===== Data under study =====

`config.mk`:
```
export PLATFORM = sky130hd
export DESIGN_NAME = txq_ctrl
export DESIGN_NICKNAME = d
export VERILOG_FILES = /design/src/rtl/txq_pkg.sv /design/src/rtl/txq_ptr.sv /design/src/rtl/txq_fsm.sv /design/src/rtl/txq_ctrl.sv
export SDC_FILE = /design/constraint.sdc
export NUM_CORES = 1
export LEC_CHECK = 0
export CELL_PAD_IN_SITES_DETAIL_PLACEMENT = 0
export CELL_PAD_IN_SITES_GLOBAL_PLACEMENT = 1
export CORE_ASPECT_RATIO = 0.8
export CORE_MARGIN = 2
export CORE_UTILIZATION = 43
export CTS_CLUSTER_DIAMETER = 50
export DETAILED_ROUTE_END_ITERATION = 8
export PLACE_DENSITY_LB_ADDON = 0.1
export SETUP_SLACK_MARGIN = 0.1
export SLEW_MARGIN = 10
export SYNTH_ARGS = -nofsm -noshare
export SYNTH_HDL_FRONTEND = slang
export SYNTH_SLANG_ARGS = --single-unit
```
`constraint.sdc`:
```
create_clock -name clk -period 3.5 [get_ports clk]
set_input_delay 0.35 -clock clk [delete_from_list [all_inputs] [get_ports clk]]
set_output_delay 0.35 -clock clk [all_outputs]
set_load 0.02 [all_outputs]
```
`src/rtl/txq_pkg.sv`:
```
package txq_pkg;
    typedef enum logic [2:0] {S_IDLE, S_RD0, S_RD1, S_HAND, S_WAIT, S_WB} txq_st_t;
    typedef enum logic [1:0] {P_HOLD, P_BASE, P_ADV, P_FIRST} txq_pcmd_t;

    localparam int CTL_EN    = 3;
    localparam int CTL_START = 9;
    localparam int CTL_HALT  = 10;
    localparam int W1_USED   = 31;
    localparam int W1_WRAP   = 30;
    localparam int W1_LAST   = 15;
endpackage

```
`src/rtl/txq_ptr.sv`:
```
module txq_ptr
    import txq_pkg::*;
#(
    parameter int AW       = 32,
    parameter int RING_MAX = 1024
) (
    input  logic          clk,
    input  logic          rst_n,
    input  logic          base_wr,
    input  logic [AW-1:0] base_wdata,
    input  txq_pcmd_t     cmd,
    input  logic          wrap,
    input  logic          mark_first,
    output logic [AW-1:0] ptr,
    output logic [AW-1:0] first_ptr
);
    localparam int IW = (RING_MAX > 1) ? $clog2(RING_MAX) : 1;
    localparam logic [IW-1:0] IDX_LAST = IW'(RING_MAX - 1);

    logic [AW-1:0] base_q, ptr_q, first_q;
    logic [IW-1:0] idx_q, fidx_q;

    always_ff @(posedge clk or negedge rst_n) begin
        if (!rst_n) begin
            base_q  <= '0;
            ptr_q   <= '0;
            first_q <= '0;
            idx_q   <= '0;
            fidx_q  <= '0;
        end else if (base_wr) begin
            base_q <= base_wdata;
            ptr_q  <= base_wdata;
            idx_q  <= '0;
        end else begin
            if (mark_first) begin
                first_q <= ptr_q;
                fidx_q  <= idx_q;
            end
            unique case (cmd)
                P_BASE: begin
                    ptr_q <= base_q;
                    idx_q <= '0;
                end
                P_ADV: begin
                    if (wrap || idx_q == IDX_LAST) begin
                        ptr_q <= base_q;
                        idx_q <= '0;
                    end else begin
                        ptr_q <= ptr_q + AW'(8);
                        idx_q <= idx_q + 1'b1;
                    end
                end
                P_FIRST: begin
                    ptr_q <= first_q;
                    idx_q <= fidx_q;
                end
                default: ;
            endcase
        end
    end

    assign ptr       = ptr_q;
    assign first_ptr = first_q;

    // a rewind command from the state machine lands on the base
    p_rewind_base_r11: assert property (@(posedge clk) disable iff (!rst_n)
        (cmd == P_BASE && !base_wr) |=> ptr_q == base_q);

    // a restart command puts the pointer back on the recorded first entry
    p_restart_first_r7: assert property (@(posedge clk) disable iff (!rst_n)
        (cmd == P_FIRST && !base_wr && !mark_first) |=> ptr_q == first_q);
endmodule

```
`src/rtl/txq_fsm.sv`:
```
module txq_fsm
    import txq_pkg::*;
#(
    parameter int AW    = 32,
    parameter int LEN_W = 11
) (
    input  logic             clk,
    input  logic             rst_n,
    input  logic             ctrl_wr,
    input  logic [31:0]      ctrl_wdata,
    input  logic             base_wr,
    input  logic             mem_ack,
    input  logic [31:0]      mem_rdata,
    input  logic             snd_ready,
    input  logic             snd_done,
    input  logic             snd_collision,
    input  logic             snd_retry_lim,
    input  logic             snd_underrun,
    input  logic             pause_en,
    input  logic             pause_in,
    input  logic [AW-1:0]    ptr,
    input  logic [AW-1:0]    first_ptr,
    output logic             mem_req,
    output logic             mem_we,
    output logic [AW-1:0]    mem_addr,
    output logic [31:0]      mem_wdata,
    output logic             snd_valid,
    output logic [AW-1:0]    snd_addr,
    output logic [LEN_W-1:0] snd_len,
    output logic             snd_last,
    output logic             tx_er,
    output logic [7:0]       tx_stat,
    output txq_pcmd_t        pcmd,
    output logic             wrap,
    output logic             mark_first
);
    txq_st_t st_q, st_n;
    logic go_q, halt_pend_q, in_frame_q, tx_er_q;
    logic used_q, retry_q, urun_q, ok_q, mid_q;
    logic [AW-1:0] w0_q;
    logic [31:0] w1_q, first_w1_q;
    logic go_clr, f_used, f_mid, f_retry, f_urun, f_ok;

    wire dis     = ctrl_wr && !ctrl_wdata[CTL_EN];
    wire abort   = dis || base_wr;
    wire start_w = ctrl_wr && ctrl_wdata[CTL_EN] && ctrl_wdata[CTL_START] && !ctrl_wdata[CTL_HALT];
    wire halt_w  = ctrl_wr && ctrl_wdata[CTL_EN] && ctrl_wdata[CTL_HALT];
    wire paused  = pause_en && pause_in;

    logic unused_bits;
    assign unused_bits = ^{ctrl_wdata[31:11], ctrl_wdata[8:4], ctrl_wdata[2:0],
                           w1_q[31], w1_q[29:16], w1_q[14:LEN_W]};

    // next-state and command decode
    always_comb begin
        st_n       = st_q;
        pcmd       = P_HOLD;
        mark_first = 1'b0;
        go_clr     = 1'b0;
        f_used     = 1'b0;
        f_mid      = 1'b0;
        f_retry    = 1'b0;
        f_urun     = 1'b0;
        f_ok       = 1'b0;
        if (abort) begin
            st_n   = S_IDLE;
            go_clr = 1'b1;
            if (dis) pcmd = P_BASE;
        end else begin
            unique case (st_q)
                S_IDLE: if (go_q && !halt_pend_q && !paused) begin
                    st_n       = S_RD0;
                    mark_first = 1'b1;
                end
                S_RD0: if (mem_ack) st_n = S_RD1;
                S_RD1: if (mem_ack) begin
                    if (mem_rdata[W1_USED]) begin
                        st_n   = S_IDLE;
                        go_clr = 1'b1;
                        if (in_frame_q) begin
                            f_mid = 1'b1;
                            pcmd  = P_BASE;
                        end else begin
                            f_used = 1'b1;
                        end
                    end else begin
                        st_n = S_HAND;
                    end
                end
                S_HAND: if (snd_ready) begin
                    pcmd = P_ADV;
                    st_n = w1_q[W1_LAST] ? S_WAIT : S_RD0;
                end
                S_WAIT: begin
                    if (snd_done) begin
                        st_n = S_WB;
                    end else if (snd_collision) begin
                        pcmd = P_FIRST;
                        st_n = S_RD0;
                    end else if (snd_retry_lim || snd_underrun) begin
                        pcmd    = P_BASE;
                        go_clr  = 1'b1;
                        f_retry = snd_retry_lim;
                        f_urun  = snd_underrun;
                        st_n    = S_IDLE;
                    end
                end
                S_WB: if (mem_ack) begin
                    f_ok = 1'b1;
                    st_n = S_IDLE;
                end
                default: st_n = S_IDLE;
            endcase
        end
    end

    // state register and tracked flags
    always_ff @(posedge clk or negedge rst_n) begin
        if (!rst_n) begin
            st_q        <= S_IDLE;
            go_q        <= 1'b0;
            halt_pend_q <= 1'b0;
            in_frame_q  <= 1'b0;
            tx_er_q     <= 1'b0;
            used_q      <= 1'b0;
            retry_q     <= 1'b0;
            urun_q      <= 1'b0;
            ok_q        <= 1'b0;
            mid_q       <= 1'b0;
            w0_q        <= '0;
            w1_q        <= '0;
            first_w1_q  <= '0;
        end else begin
            st_q <= st_n;
            if (st_q == S_IDLE && halt_pend_q) begin
                go_q        <= 1'b0;
                halt_pend_q <= 1'b0;
            end
            if (halt_w) halt_pend_q <= 1'b1;
            if (start_w) begin
                go_q        <= 1'b1;
                halt_pend_q <= 1'b0;
                used_q      <= 1'b0;
                retry_q     <= 1'b0;
                urun_q      <= 1'b0;
                ok_q        <= 1'b0;
                mid_q       <= 1'b0;
            end
            if (go_clr)  go_q    <= 1'b0;
            if (f_used)  used_q  <= 1'b1;
            if (f_retry) retry_q <= 1'b1;
            if (f_urun)  urun_q  <= 1'b1;
            if (f_ok)    ok_q    <= 1'b1;
            if (f_mid)   mid_q   <= 1'b1;
            tx_er_q <= f_mid;
            if (st_q == S_RD0 && mem_ack) w0_q <= mem_rdata[AW-1:0];
            if (st_q == S_RD1 && mem_ack) begin
                w1_q <= mem_rdata;
                if (!in_frame_q) first_w1_q <= mem_rdata;
            end
            if (st_n == S_IDLE || pcmd == P_FIRST) in_frame_q <= 1'b0;
            else if (st_q == S_HAND && snd_ready)  in_frame_q <= 1'b1;
        end
    end

    // outputs from state
    always_comb begin
        mem_req   = (st_q == S_RD0) || (st_q == S_RD1) || (st_q == S_WB);
        mem_we    = (st_q == S_WB);
        mem_addr  = ptr;
        if (st_q == S_RD1) mem_addr = ptr + AW'(4);
        if (st_q == S_WB)  mem_addr = first_ptr + AW'(4);
        mem_wdata = {1'b1, first_w1_q[30:0]};
        snd_valid = (st_q == S_HAND);
        snd_addr  = w0_q;
        snd_len   = w1_q[LEN_W-1:0];
        snd_last  = w1_q[W1_LAST];
        wrap      = w1_q[W1_WRAP];
        tx_er     = tx_er_q;
        tx_stat   = {2'b00, mid_q, ok_q, go_q, urun_q, retry_q, used_q};
    end

    p_req_hold_r2: assert property (@(posedge clk) disable iff (!rst_n)
        (mem_req && !mem_ack && !abort) |=> (mem_req && $stable(mem_addr)));

    p_hand_hold_r4: assert property (@(posedge clk) disable iff (!rst_n)
        (snd_valid && !snd_ready && !abort) |=> (snd_valid && $stable(snd_addr) && $stable(snd_len)));

    p_wb_used_r5: assert property (@(posedge clk) disable iff (!rst_n)
        (mem_req && mem_we) |-> mem_wdata[W1_USED]);

    p_er_pulse_r8: assert property (@(posedge clk) disable iff (!rst_n)
        tx_er |=> !tx_er);

    p_base_go_r12: assert property (@(posedge clk) disable iff (!rst_n)
        base_wr |=> !tx_stat[3]);

    p_pause_hold_r13: assert property (@(posedge clk) disable iff (!rst_n)
        (st_q == S_IDLE && paused && !start_w) |=> (st_q == S_IDLE && $stable(go_q)));
endmodule

```
`src/rtl/txq_ctrl.sv`:
```
module txq_ctrl
    import txq_pkg::*;
#(
    parameter int AW       = 32,
    parameter int LEN_W    = 11,
    parameter int RING_MAX = 1024
) (
    input  logic             clk,
    input  logic             rst_n,
    input  logic             ctrl_wr,
    input  logic [31:0]      ctrl_wdata,
    input  logic             base_wr,
    input  logic [AW-1:0]    base_wdata,
    output logic             mem_req,
    output logic             mem_we,
    output logic [AW-1:0]    mem_addr,
    output logic [31:0]      mem_wdata,
    input  logic             mem_ack,
    input  logic [31:0]      mem_rdata,
    output logic             snd_valid,
    output logic [AW-1:0]    snd_addr,
    output logic [LEN_W-1:0] snd_len,
    output logic             snd_last,
    input  logic             snd_ready,
    input  logic             snd_done,
    input  logic             snd_collision,
    input  logic             snd_retry_lim,
    input  logic             snd_underrun,
    input  logic             pause_en,
    input  logic             pause_in,
    output logic             tx_er,
    output logic [7:0]       tx_stat
);
    txq_pcmd_t     pcmd;
    logic          wrap, mark_first;
    logic [AW-1:0] ptr, first_ptr;

    txq_ptr #(.AW(AW), .RING_MAX(RING_MAX)) u_ptr (
        .clk        (clk),
        .rst_n      (rst_n),
        .base_wr    (base_wr),
        .base_wdata (base_wdata),
        .cmd        (pcmd),
        .wrap       (wrap),
        .mark_first (mark_first),
        .ptr        (ptr),
        .first_ptr  (first_ptr)
    );

    txq_fsm #(.AW(AW), .LEN_W(LEN_W)) u_fsm (
        .clk           (clk),
        .rst_n         (rst_n),
        .ctrl_wr       (ctrl_wr),
        .ctrl_wdata    (ctrl_wdata),
        .base_wr       (base_wr),
        .mem_ack       (mem_ack),
        .mem_rdata     (mem_rdata),
        .snd_ready     (snd_ready),
        .snd_done      (snd_done),
        .snd_collision (snd_collision),
        .snd_retry_lim (snd_retry_lim),
        .snd_underrun  (snd_underrun),
        .pause_en      (pause_en),
        .pause_in      (pause_in),
        .ptr           (ptr),
        .first_ptr     (first_ptr),
        .mem_req       (mem_req),
        .mem_we        (mem_we),
        .mem_addr      (mem_addr),
        .mem_wdata     (mem_wdata),
        .snd_valid     (snd_valid),
        .snd_addr      (snd_addr),
        .snd_len       (snd_len),
        .snd_last      (snd_last),
        .tx_er         (tx_er),
        .tx_stat       (tx_stat),
        .pcmd          (pcmd),
        .wrap          (wrap),
        .mark_first    (mark_first)
    );

    // nothing is requested while the controller is not going and idle after reset
    p_quiet_r1: assert property (@(posedge clk) disable iff (!rst_n)
        (!tx_stat[3] && !mem_req && !ctrl_wr) |=> !snd_valid);
endmodule

```
==> results.md, run 1 <==
- Run status: completed
- Area of the die: approximately 27,000 um2
- Worst r2r dst: u_ptr.ptr[24]
- Mapped Avg Cell Area: between 10 and 15 um2
- Pint: between 4000 and 5000 uW
- Cell Count, Final, Fillers Out: around 1,600
- # rows: 52
- Worst skew pair latency: about 550 ps
- Slew HR: 13.7%
- Critical Path Most Common Cell: buf_4
- Crit path time final: approximately 3200 ps
- Worst Hold Class: in2reg
- Critical path's top delay family: buffers and inverters
- Antenna Nets Post-Route: 0
- Fin nets: ~1,400
- Sequential fraction of the synthesis area: between 40% and 50%
- Chip Width: between 150 and 200 um
- Num CTS Buffers: 26
- Critical path peak fanout: 11
- Net Switching: between 2000 and 2500 uW
- Setup Skew: between 20 and 25 ps
- Worst R2R Path Depth: 8
- Hold path cells: 3
- Fin. max-slew vios: 0
- Wirelength, routed: 32.5 mm
- Diodes inserted: 0
- Number of remaining DRC errors: 0
- Final hold slack: 388 ps
- Number of synthesized flops with an enable pin: 0
- Via count: 9,027
- Most common cell after layout, fill and taps aside: dfrtp_1
- Ys async rst share: 100%
- Clock transition at path regs: 60 ps
- Total GRT Usage: between 20% and 30%
- Crit share post-route: between 90% and 100%
- Power Total: 7020 uW
- Clock root buffer: clkbuf_16
- Wire length of the first global-routing pass: about 51 mm
- Netlist cell types: 80
- Actual slew at the worst max-slew pin: ~1300 ps
- Vias in the first global route: approximately 8,700
- CP Data Required Time: approximately 3200 ps
- Initial drt markers: between 800 and 900
- Hold EP: u_fsm.w1_q[15]
- DRT Pass-1 Iters: 5
- # port buffers: around 200
- Buf/Inv on CP: 4
- Switching portion of total power: roughly 30%
- Post-Place Cells: between 1,500 and 2,000
- RSZ-0062 raised after global routing: no
- Die height: between 100 and 150 um
- CP arrival: about 2900 ps
- Clk sink count: 204
- Reg power frac: 41.7%
- Post-synthesis cell count: between 1,000 and 1,500
- Max Freq: about 0.3 GHz
- FF+latch count, synth: slightly above 200
- Cells along the critical path: buf_4 -> ha_2 -> nand3_2 -> nor4_2 -> buf_4 -> nand4_1 -> buf_4 -> nor3_2 -> xnor2_1 -> mux2i_1 -> buf_4
- Post-Syn Area: 10,900 um2
- Power per Cell Area: approximately 500 nW/um2
- Clock group share of total power: 38.0%
- HPWL Detailed: around 22 mm
- Top-Level Pins: roughly 230
- H-tree depth: 1
- Wire per inst: between 20 and 25 um
- Ys flop type: dfrtp_1
- Longest Clk Path Bufs: 3
- Combinational share of power: between 20 and 25%
- Worst path slowest cell: dfrtp_1
- Max Cap Viol: 0
- Worst R2R Setup Slack: a little under 400 ps
- CP Class: reg2out
- Final setup TNS: 0 ps
- RD Place Congestion: 0.814
- Area Growth Syn to Fin: 29.7%
- Largest net degree at the start of global routing: slightly below 90
- Initial antenna violation count: 0
- Ys Warns: 0
- Layout cells sized above 1: between 20% and 30%
- Vias/cell: ~5.6
- R2r startpoint: u_fsm.st_q[2]
- Leakage power: 0.00609 uW
- Worst vdd ir: 0.000418 V
- Crit start category: register
- Min-delay src: mem_rdata[15]
- Final setup fails: 0
- Global route overflow: 0
- Initial Utilization: a little over two fifths
- Core footprint: between 20,000 and 30,000 um2
- TritonCTS clock tree: done
- Max incr delay on CP: around 350 ps
- Worst setup EP type: output pin
- Fin. Hold Viols: 0
- Top library cells by usage in the layout, fill and taps aside: dfrtp_1, clkdlybuf4s50_1, nand2_1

=====

An exact, complete copy of the lines above from the one with "- Fin nets: ~1,400" through the one with "- Clock transition at path regs: 60 ps" is the whole answer.

- Fin nets: ~1,400
- Sequential fraction of the synthesis area: between 40% and 50%
- Chip Width: between 150 and 200 um
- Num CTS Buffers: 26
- Critical path peak fanout: 11
- Net Switching: between 2000 and 2500 uW
- Setup Skew: between 20 and 25 ps
- Worst R2R Path Depth: 8
- Hold path cells: 3
- Fin. max-slew vios: 0
- Wirelength, routed: 32.5 mm
- Diodes inserted: 0
- Number of remaining DRC errors: 0
- Final hold slack: 388 ps
- Number of synthesized flops with an enable pin: 0
- Via count: 9,027
- Most common cell after layout, fill and taps aside: dfrtp_1
- Ys async rst share: 100%
- Clock transition at path regs: 60 ps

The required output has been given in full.